Veja bem, há que se valorizar Tom Cruise. O ator tem uma preocupação flagrante em sua última década e meia de carreira: a de ser cada vez mais um melhor intérprete. O problema é que falta talento: Cruise não é um ator ruim, mas não é – e pelo currículo que nos mostra – jamais será um grande ator. Nem todo astro se arriscaria em Magnólia (99), que fez com empenho mas sem tanto sucesso artístico, ou Vanilla Sky (01), filme que pretende mais que cumpre. Poderia ficar no canto dele, mas se arrisca com seu engajamento político. Talvez politicamente correto demais. Em tempo onde é politicamente correto não ser politicamente correto (Tiros em Columbine, 02), O Último Samurai chega todo prosa, criticando os Estados Unidos e a corrupção do alto escalão japonês. Mas é bobo demais, óbvio demais, e guarda uma interpretação muito fraca do nosso herói. Seja bêbado, seja raivoso, seja com falas bonitas, Tom Cruise não convence. Porque não consegue mesmo.

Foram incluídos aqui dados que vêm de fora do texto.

`config.mk`:
```
export PLATFORM = sky130hd
export DESIGN_NAME = mdioex_top
export DESIGN_NICKNAME = d
export VERILOG_FILES = /design/src/verilog/mdioex_pkg.sv /design/src/verilog/mdioex_regmem.sv /design/src/verilog/mdioex_sync.sv /design/src/verilog/mdioex_top.sv
export SDC_FILE = /design/constraint.sdc
export NUM_CORES = 1
export LEC_CHECK = 0
export BUFFER_PORTS_ARGS = -buffer_cell sky130_fd_sc_hd__buf_2
export CAP_MARGIN = 10
export CORE_MARGIN = 3
export CORE_UTILIZATION = 45
export CTS_CLUSTER_DIAMETER = 150
export DETAILED_ROUTE_END_ITERATION = 8
export GPL_TIMING_DRIVEN = 0
export SLEW_MARGIN = 20
export SYNTH_ARGS = -nofsm -noshare
export SYNTH_HDL_FRONTEND = slang
export SYNTH_SLANG_ARGS = --single-unit
```
`constraint.sdc`:
```
create_clock -name clk_sys -period 4.4 [get_ports clk_sys]
set_input_delay 0.22 -clock clk_sys [delete_from_list [all_inputs] [get_ports clk_sys]]
set_output_delay 0.22 -clock clk_sys [all_outputs]
set_load 0.01 [all_outputs]
```
`src/verilog/mdioex_pkg.sv`:
```
package mdioex_pkg;

  // direct register offsets of the two extended access registers
  localparam logic [4:0] REG_ACCESS_CTRL = 5'h0D;
  localparam logic [4:0] REG_WINDOW = 5'h0E;

  // frame opcodes
  localparam logic [1:0] OP_READ = 2'h2;
  localparam logic [1:0] OP_WRITE = 2'h1;

  // access functions held in control bits 15:14
  localparam logic [1:0] FN_ADDR = 2'h0;
  localparam logic [1:0] FN_DATA = 2'h1;
  localparam logic [1:0] FN_INC_RW = 2'h2;
  localparam logic [1:0] FN_INC_WR = 2'h3;

  // field positions inside the access control register
  localparam int FN_MSB = 15;
  localparam int FN_LSB = 14;
  localparam int DEVSEL_MSB = 4;
  localparam int DEVSEL_LSB = 0;

  // the only managed device served by the window
  localparam logic [4:0] DEVSEL_VENDOR = 5'h1F;

  // reset values and the window address step
  localparam logic [15:0] CTRL_RESET = 16'h0000;
  localparam logic [15:0] ADDR_RESET = 16'h0000;
  localparam logic [15:0] WIN_INC = 16'h0001;

  // last bit index of each frame field (count starts at zero)
  localparam logic [4:0] OP_LAST = 5'h01;
  localparam logic [4:0] PHY_LAST = 5'h04;
  localparam logic [4:0] REG_LAST = 5'h04;
  localparam logic [4:0] TA_LAST = 5'h01;
  localparam logic [4:0] DATA_LAST = 5'h0F;

  // sys clocks after reset release before straps are caught
  localparam logic [1:0] STRAP_WAIT = 2'h3;

  typedef enum logic [2:0] {
    ST_IDLE,
    ST_START,
    ST_OP,
    ST_PHY,
    ST_REG,
    ST_TA,
    ST_DATA
  } mdioex_state_e;

  // last bit index of the field that a state collects
  function automatic logic [4:0] mdioex_field_last(input mdioex_state_e st);
    case (st)
      ST_OP: mdioex_field_last = OP_LAST;
      ST_PHY: mdioex_field_last = PHY_LAST;
      ST_REG: mdioex_field_last = REG_LAST;
      ST_TA: mdioex_field_last = TA_LAST;
      default: mdioex_field_last = DATA_LAST;
    endcase
  endfunction : mdioex_field_last

  // extended address that lands on a standard register 0..31
  function automatic logic mdioex_is_std(input logic [15:0] a);
    mdioex_is_std = (a[15:5] == 11'h000);
  endfunction : mdioex_is_std

  // the two access registers are never reached indirectly
  function automatic logic mdioex_std_ok(input logic [15:0] a);
    mdioex_std_ok = mdioex_is_std(a) && (a[4:0] != REG_ACCESS_CTRL)
                    && (a[4:0] != REG_WINDOW);
  endfunction : mdioex_std_ok

endpackage : mdioex_pkg

```
`src/verilog/mdioex_regmem.sv`:
```
`timescale 1ns/1ps
`default_nettype none
module mdioex_regmem #(
  parameter int DEPTH = 32,
  parameter int WIDTH = 16,
  parameter int AW = 5
) (
  // clocking
  input wire logic clk_sys,
  input wire logic resetn,
  input wire logic clk_en,
  // write port
  input wire logic we,
  input wire logic [AW-1:0] waddr,
  input wire logic [WIDTH-1:0] wdata,
  // registered read port
  input wire logic [AW-1:0] raddr,
  output logic [WIDTH-1:0] rdata
);

  logic [WIDTH-1:0] mem [DEPTH];
  logic [DEPTH-1:0] valid_r;
  logic [WIDTH-1:0] rdata_r;

  // array has no reset; words never written read as zero
  always_ff @(posedge clk_sys) begin
    if (clk_en && we) begin
      mem[waddr] <= wdata;
    end
  end

  // written flags and read register
  always_ff @(posedge clk_sys or negedge resetn) begin
    if (!resetn) begin
      valid_r <= '0;
      rdata_r <= '0;
    end else if (clk_en) begin
      if (we) begin
        valid_r[waddr] <= 1'b1;
      end
      rdata_r <= valid_r[raddr] ? mem[raddr] : '0;
    end
  end

  assign rdata = rdata_r;

endmodule : mdioex_regmem
`default_nettype wire

```
`src/verilog/mdioex_sync.sv`:
```
`timescale 1ns/1ps
`default_nettype none
module mdioex_sync #(
  parameter int WIDTH = 7
) (
  // clocking
  input wire logic clk_sys,
  input wire logic resetn,
  input wire logic clk_en,
  // asynchronous levels in, synchronised levels out
  input wire logic [WIDTH-1:0] d,
  output logic [WIDTH-1:0] q
);

  logic [WIDTH-1:0] s1_r;
  logic [WIDTH-1:0] s2_r;

  // two stages; only the second stage reads the first
  always_ff @(posedge clk_sys or negedge resetn) begin
    if (!resetn) begin
      s1_r <= '0;
      s2_r <= '0;
    end else if (clk_en) begin
      s1_r <= d;
      s2_r <= s1_r;
    end
  end

  assign q = s2_r;

endmodule : mdioex_sync
`default_nettype wire

```
`src/verilog/mdioex_top.sv`:
```
// Operation
// - frame is idle, 01, opcode, addresses, turnaround, data
// - extended space reached via registers 0x0D, 0x0E
// - registers 0..31 reachable directly and indirectly
// - indirect access to 0x0D, 0x0E is ignored
// - control bits 4:0 select the managed device
// - window ignored unless device select is 11111
// - function 00 makes window the address register
// - function 01 accesses data, address unchanged
// - function 10 increments after reads and writes
// - function 11 increments after writes only
// - with 0x001F, window writes load the address
// - with 0x001F, window read returns the address
// - repeated non-incrementing writes hit one register
// - repeated non-incrementing reads return one register
// - turnaround bit one undriven, bit two zero
// - data line sampled on management clock rising edge
// - address caught from straps, only matching frames answered
`timescale 1ns/1ps
`default_nettype none
module mdioex_top
  import mdioex_pkg::*;
(
  // clocking
  input wire logic clk_sys,
  input wire logic resetn,
  input wire logic clk_en,
  // management serial port
  input wire logic mdc,
  input wire logic mdio_i,
  output logic mdio_o,
  output logic mdio_oe,
  // address straps
  input wire logic [4:0] phy_address_straps,
  // extended register space outside this block
  output logic [15:0] ext_addr,
  output logic [15:0] ext_wdata,
  output logic ext_wr,
  output logic ext_rd,
  input wire logic [15:0] ext_rdata
);

  logic [6:0] sync_q;
  logic mdc_s;
  logic mdio_s;
  logic [4:0] straps_s;
  logic mdc_prev_r;
  logic [1:0] strap_cnt_r;
  logic strap_done_r;
  logic [4:0] phy_addr_r;
  mdioex_state_e state_r;
  mdioex_state_e state_nxt;
  logic [4:0] cnt_r;
  logic [4:0] cnt_nxt;
  logic [15:0] sh_r;
  logic [1:0] op_r;
  logic phy_hit_r;
  logic [4:0] reg_r;
  logic [15:0] rdsh_r;
  logic mdio_o_r;
  logic mdio_oe_r;
  logic [15:0] ctrl_r;
  logic [15:0] addr_r;
  logic [15:0] ext_addr_r;
  logic [15:0] ext_wdata_r;
  logic ext_wr_r;
  logic ext_rd_r;
  logic [15:0] mem_rdata;

  // pins and straps cross into the system clock
  mdioex_sync #(
    .WIDTH(7)
  ) u_sync (
    .clk_sys(clk_sys),
    .resetn(resetn),
    .clk_en(clk_en),
    .d({mdc, mdio_i, phy_address_straps}),
    .q(sync_q)
  );

  assign mdc_s = sync_q[6];
  assign mdio_s = sync_q[5];
  assign straps_s = sync_q[4:0];

  // rising edge of the management clock, once straps are known
  wire rise = clk_en && strap_done_r && mdc_s && !mdc_prev_r;
  wire cnt_last = (cnt_r == mdioex_field_last(state_r));
  wire [15:0] wdata_w = {sh_r[14:0], mdio_s};
  wire rd_hit = phy_hit_r && (op_r == OP_READ);
  wire wr_hit = phy_hit_r && (op_r == OP_WRITE);
  wire data_last = rise && (state_r == ST_DATA) && cnt_last;
  wire rd_evt = data_last && rd_hit;
  wire wr_evt = data_last && wr_hit;
  wire ta_first = rise && (state_r == ST_TA) && (cnt_r == 5'h00);

  // access register decode
  wire is_ctl = (reg_r == REG_ACCESS_CTRL);
  wire is_win = (reg_r == REG_WINDOW);
  wire [1:0] fn = ctrl_r[FN_MSB:FN_LSB];
  wire dev_ok = (ctrl_r[DEVSEL_MSB:DEVSEL_LSB] == DEVSEL_VENDOR);
  wire win_addr = is_win && dev_ok && (fn == FN_ADDR);
  wire win_data = is_win && dev_ok && (fn != FN_ADDR);
  wire tgt_std = mdioex_is_std(addr_r);
  wire tgt_ok = mdioex_std_ok(addr_r);

  // address step after a completed window access
  wire inc_wr = wr_evt && win_data && fn[1];
  wire inc_rd = rd_evt && win_data && (fn == FN_INC_RW);
  wire addr_ld = wr_evt && win_addr;

  // standard register writes, direct or through the window
  wire dir_we = wr_evt && !is_ctl && !is_win;
  wire ind_we = wr_evt && win_data && tgt_ok;
  wire mem_we = dir_we || ind_we;
  wire [4:0] mem_waddr = ind_we ? addr_r[4:0] : reg_r;
  wire [4:0] mem_raddr = is_win ? addr_r[4:0] : reg_r;

  // value returned by a read frame
  wire [15:0] win_rd = !tgt_std ? ext_rdata :
                       tgt_ok ? mem_rdata : 16'h0000;
  wire [15:0] rd_value = is_ctl ? ctrl_r :
                         win_addr ? addr_r :
                         win_data ? win_rd :
                         is_win ? 16'h0000 : mem_rdata;

  mdioex_regmem #(
    .DEPTH(32),
    .WIDTH(16),
    .AW(5)
  ) u_regs (
    .clk_sys(clk_sys),
    .resetn(resetn),
    .clk_en(clk_en),
    .we(mem_we),
    .waddr(mem_waddr),
    .wdata(wdata_w),
    .raddr(mem_raddr),
    .rdata(mem_rdata)
  );

  // edge history and strap capture; straps are held steady at reset
  always_ff @(posedge clk_sys or negedge resetn) begin
    if (!resetn) begin
      mdc_prev_r <= 1'b0;
      strap_cnt_r <= 2'h0;
      strap_done_r <= 1'b0;
      phy_addr_r <= 5'h00;
    end else if (clk_en) begin
      mdc_prev_r <= mdc_s;
      if (!strap_done_r) begin
        strap_cnt_r <= strap_cnt_r + 2'h1;
        if (strap_cnt_r == STRAP_WAIT) begin
          phy_addr_r <= straps_s;
          strap_done_r <= 1'b1;
        end
      end
    end
  end

  // frame sequencer; frames not for us still run to the end
  always_comb begin
    state_nxt = state_r;
    cnt_nxt = cnt_r;
    if (rise) begin
      case (state_r)
        ST_IDLE: begin
          if (!mdio_s) begin
            state_nxt = ST_START;
          end
        end
        ST_START: begin
          state_nxt = mdio_s ? ST_OP : ST_IDLE;
          cnt_nxt = 5'h00;
        end
        default: begin
          cnt_nxt = cnt_last ? 5'h00 : cnt_r + 5'h01;
          if (cnt_last) begin
            case (state_r)
              ST_OP: state_nxt = ST_PHY;
              ST_PHY: state_nxt = ST_REG;
              ST_REG: state_nxt = ST_TA;
              ST_TA: state_nxt = ST_DATA;
              default: state_nxt = ST_IDLE;
            endcase
          end
        end
      endcase
    end
  end

  always_ff @(posedge clk_sys or negedge resetn) begin
    if (!resetn) begin
      state_r <= ST_IDLE;
      cnt_r <= 5'h00;
    end else begin
      state_r <= state_nxt;
      cnt_r <= cnt_nxt;
    end
  end

  // field capture, msb first
  always_ff @(posedge clk_sys or negedge resetn) begin
    if (!resetn) begin
      sh_r <= 16'h0000;
      op_r <= 2'h0;
      phy_hit_r <= 1'b0;
      reg_r <= 5'h00;
    end else if (rise) begin
      sh_r <= wdata_w;
      if (cnt_last && state_r == ST_OP) begin
        op_r <= wdata_w[1:0];
      end
      if (cnt_last && state_r == ST_PHY) begin
        phy_hit_r <= (wdata_w[4:0] == phy_addr_r);
      end
      if (cnt_last && state_r == ST_REG) begin
        reg_r <= wdata_w[4:0];
      end
    end
  end

  // read drive: released in ta bit one, zero in bit two, then data
  always_ff @(posedge clk_sys or negedge resetn) begin
    if (!resetn) begin
      mdio_o_r <= 1'b0;
      mdio_oe_r <= 1'b0;
      rdsh_r <= 16'h0000;
    end else if (rise) begin
      if (ta_first && rd_hit) begin
        mdio_oe_r <= 1'b1;
        mdio_o_r <= 1'b0;
        rdsh_r <= rd_value;
      end else if (mdio_oe_r && data_last) begin
        mdio_oe_r <= 1'b0;
      end else if (mdio_oe_r) begin
        mdio_o_r <= rdsh_r[15];
        rdsh_r <= {rdsh_r[14:0], 1'b0};
      end
    end
  end

  // access control and extended address registers
  always_ff @(posedge clk_sys or negedge resetn) begin
    if (!resetn) begin
      ctrl_r <= CTRL_RESET;
      addr_r <= ADDR_RESET;
    end else if (clk_en) begin
      if (wr_evt && is_ctl) begin
        ctrl_r <= wdata_w;
      end
      if (addr_ld) begin
        addr_r <= wdata_w;
      end else if (inc_wr || inc_rd) begin
        addr_r <= addr_r + WIN_INC;
      end
    end
  end

  // extended space strobes; address lags one cycle so a write
  // pulse still carries the pre-increment target
  always_ff @(posedge clk_sys or negedge resetn) begin
    if (!resetn) begin
      ext_addr_r <= ADDR_RESET;
      ext_wdata_r <= 16'h0000;
      ext_wr_r <= 1'b0;
      ext_rd_r <= 1'b0;
    end else if (clk_en) begin
      ext_addr_r <= addr_r;
      ext_wr_r <= wr_evt && win_data && !tgt_std;
      ext_rd_r <= rd_evt && win_data && !tgt_std;
      if (wr_evt) begin
        ext_wdata_r <= wdata_w;
      end
    end
  end

  assign mdio_o = mdio_o_r;
  assign mdio_oe = mdio_oe_r;
  assign ext_addr = ext_addr_r;
  assign ext_wdata = ext_wdata_r;
  assign ext_wr = ext_wr_r;
  assign ext_rd = ext_rd_r;

  // checks
  a_oe_read_only: assert property (@(posedge clk_sys)
    disable iff (!resetn) mdio_oe_r |-> rd_hit
      && (state_r == ST_TA || state_r == ST_DATA))
    else $error("data line driven outside a matching read");
  a_ta_drive_zero: assert property (@(posedge clk_sys)
    disable iff (!resetn) $rose(mdio_oe_r) |-> !mdio_o_r && state_r == ST_TA)
    else $error("second turnaround bit not driven low");
  a_ta_first_free: assert property (@(posedge clk_sys)
    disable iff (!resetn) (rise && state_r == ST_REG && cnt_last)
    |=> !mdio_oe_r)
    else $error("first turnaround bit driven");
  a_fn01_addr_hold: assert property (@(posedge clk_sys)
    disable iff (!resetn) ((wr_evt || rd_evt) && is_win && fn == FN_DATA)
    |=> $stable(addr_r))
    else $error("address moved in non-incrementing data access");
  a_fn10_step: assert property (@(posedge clk_sys)
    disable iff (!resetn) ((wr_evt || rd_evt) && is_win && dev_ok
      && fn == FN_INC_RW) |=> addr_r == $past(addr_r) + WIN_INC)
    else $error("address not stepped after access");
  a_fn11_write_step: assert property (@(posedge clk_sys)
    disable iff (!resetn) (wr_evt && is_win && dev_ok && fn == FN_INC_WR)
    |=> addr_r == $past(addr_r) + WIN_INC)
    else $error("address not stepped after write");
  a_fn11_read_hold: assert property (@(posedge clk_sys)
    disable iff (!resetn) (rd_evt && is_win && fn == FN_INC_WR)
    |=> $stable(addr_r))
    else $error("address moved after read in write-step mode");
  a_addr_load: assert property (@(posedge clk_sys)
    disable iff (!resetn) (wr_evt && is_win && dev_ok && fn == FN_ADDR)
    |=> addr_r == $past(wdata_w) && !ext_wr_r)
    else $error("window write did not load address");
  a_addr_readback: assert property (@(posedge clk_sys)
    disable iff (!resetn) (ta_first && rd_hit && win_addr)
    |=> rdsh_r == $past(addr_r))
    else $error("address readback wrong");
  a_ctrl_guard: assert property (@(posedge clk_sys)
    disable iff (!resetn) (wr_evt && win_data && tgt_std && !tgt_ok)
    |-> !mem_we ##1 ($stable(ctrl_r) && !ext_wr_r))
    else $error("indirect write reached access registers");
  a_dev_ignore: assert property (@(posedge clk_sys)
    disable iff (!resetn) ((wr_evt || rd_evt) && is_win && !dev_ok)
    |=> $stable(addr_r) && !ext_wr_r && !ext_rd_r)
    else $error("window acted with wrong device select");
  a_edge_only: assert property (@(posedge clk_sys)
    disable iff (!resetn) !rise |=> $stable(state_r) && $stable(cnt_r))
    else $error("sequencer moved without clock edge");

endmodule : mdioex_top
`default_nettype wire
```
==> results of run 1 <==
## per-layer routing
metal  routed length, um  vias up  global-route usage, %
li1                    -     7453                      -
met1               31600     8953                   32.5
met2               36100      679                   36.5
met3                5750      125                   4.34
met4                1720        2                   6.58
met5                  98        -                   1.10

A rendição final do herói à cultura que o conquistou, o que nos leva a terceira grande lição de moral do filme (“honra é o que vale nesta vida”), é conduzida de forma incômoda por Edward Zwick. O diretor de Lendas da Paixão (94) é muito fraco. Bebe da obviedade sem parecer nem ter consciência disso. Recorre a batalhas gloriosas, fotogradas com muitas cores por John Toll, e não chegar a lugar algum além do lugar comum. O Último Samurai é feito para um novo pensamento mundial, posicionado politicamente, pronto para gerar debates éticos, mas é um filme que já nasce velho, corroído por vícios preocupantes e virtudes rarefeitas. Não é á tôa que Ken Watanabe, que salta todo e qualquer clichê de líder duro e inabalável, é – de longe – a maior destas virtudes.

O Último Samurai
The Last Samurai, Alemanha, 2003
Direção: Edward Zwick.
Elenco: Tom Cruise, Ken Watanabe, William Atherton, Chad Lindberg, Ray Godshall Sr., Billy Connolly, Tony Goldwyn, Masato Harada, Masashi Odate, John Koyama, Timothy Spall, Shichinosuke Nakamura, Togo Igawa, Satoshi Nikaido, Shintaro Wada.

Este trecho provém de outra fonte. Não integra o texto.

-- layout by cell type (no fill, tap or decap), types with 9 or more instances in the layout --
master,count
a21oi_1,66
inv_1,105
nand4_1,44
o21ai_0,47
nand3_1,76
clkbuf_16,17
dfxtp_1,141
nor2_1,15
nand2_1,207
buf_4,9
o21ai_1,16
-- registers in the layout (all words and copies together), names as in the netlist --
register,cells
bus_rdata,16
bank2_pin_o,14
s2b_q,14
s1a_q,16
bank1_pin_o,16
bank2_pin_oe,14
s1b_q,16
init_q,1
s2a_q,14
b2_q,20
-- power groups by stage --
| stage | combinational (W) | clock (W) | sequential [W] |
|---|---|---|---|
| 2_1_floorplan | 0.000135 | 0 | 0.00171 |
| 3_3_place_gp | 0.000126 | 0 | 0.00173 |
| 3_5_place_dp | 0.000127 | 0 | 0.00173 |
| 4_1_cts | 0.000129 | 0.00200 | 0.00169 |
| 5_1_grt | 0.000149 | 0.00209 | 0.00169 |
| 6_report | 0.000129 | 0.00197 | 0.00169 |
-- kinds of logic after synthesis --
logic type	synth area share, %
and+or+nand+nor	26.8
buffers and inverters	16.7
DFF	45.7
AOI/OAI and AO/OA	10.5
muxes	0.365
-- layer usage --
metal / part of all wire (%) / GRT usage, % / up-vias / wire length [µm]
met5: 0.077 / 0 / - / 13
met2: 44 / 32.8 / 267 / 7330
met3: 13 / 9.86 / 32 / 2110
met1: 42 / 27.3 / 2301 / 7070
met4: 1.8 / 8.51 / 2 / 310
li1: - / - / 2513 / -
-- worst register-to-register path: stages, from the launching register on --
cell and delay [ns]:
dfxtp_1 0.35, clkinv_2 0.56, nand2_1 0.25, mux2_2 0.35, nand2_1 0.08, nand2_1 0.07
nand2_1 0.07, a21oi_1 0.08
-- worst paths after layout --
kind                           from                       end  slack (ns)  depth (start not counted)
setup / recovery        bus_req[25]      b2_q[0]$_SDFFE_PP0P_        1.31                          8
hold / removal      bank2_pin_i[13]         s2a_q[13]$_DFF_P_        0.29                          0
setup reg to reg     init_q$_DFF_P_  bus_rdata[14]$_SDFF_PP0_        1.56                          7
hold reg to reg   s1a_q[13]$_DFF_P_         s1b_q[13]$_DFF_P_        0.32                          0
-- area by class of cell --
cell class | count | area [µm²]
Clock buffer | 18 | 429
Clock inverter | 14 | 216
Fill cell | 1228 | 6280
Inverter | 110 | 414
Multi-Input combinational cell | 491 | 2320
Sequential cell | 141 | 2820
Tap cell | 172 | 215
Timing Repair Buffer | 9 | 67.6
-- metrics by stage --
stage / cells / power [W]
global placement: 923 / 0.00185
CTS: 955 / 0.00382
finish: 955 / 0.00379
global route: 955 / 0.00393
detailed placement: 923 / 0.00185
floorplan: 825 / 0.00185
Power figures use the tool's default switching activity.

Roteiro: John Logan, Edward Zwick e Marshall Herskovitz, baseado na história de Logan. Produção: Tom Cruise, Tom Engelman, Marshall Herskovitz, Scott Kroopf, Paula Wagner e Edward Zwick. Fotografia: John Toll. Edição: Victor Du Bois e Steven Rosenblum. Direção de Arte: Lilly Kilvert. Figurinos: Ngila Dickson. Música: Hans Zimmer (com música adicional de Blake Neely e Geoff Zanelli.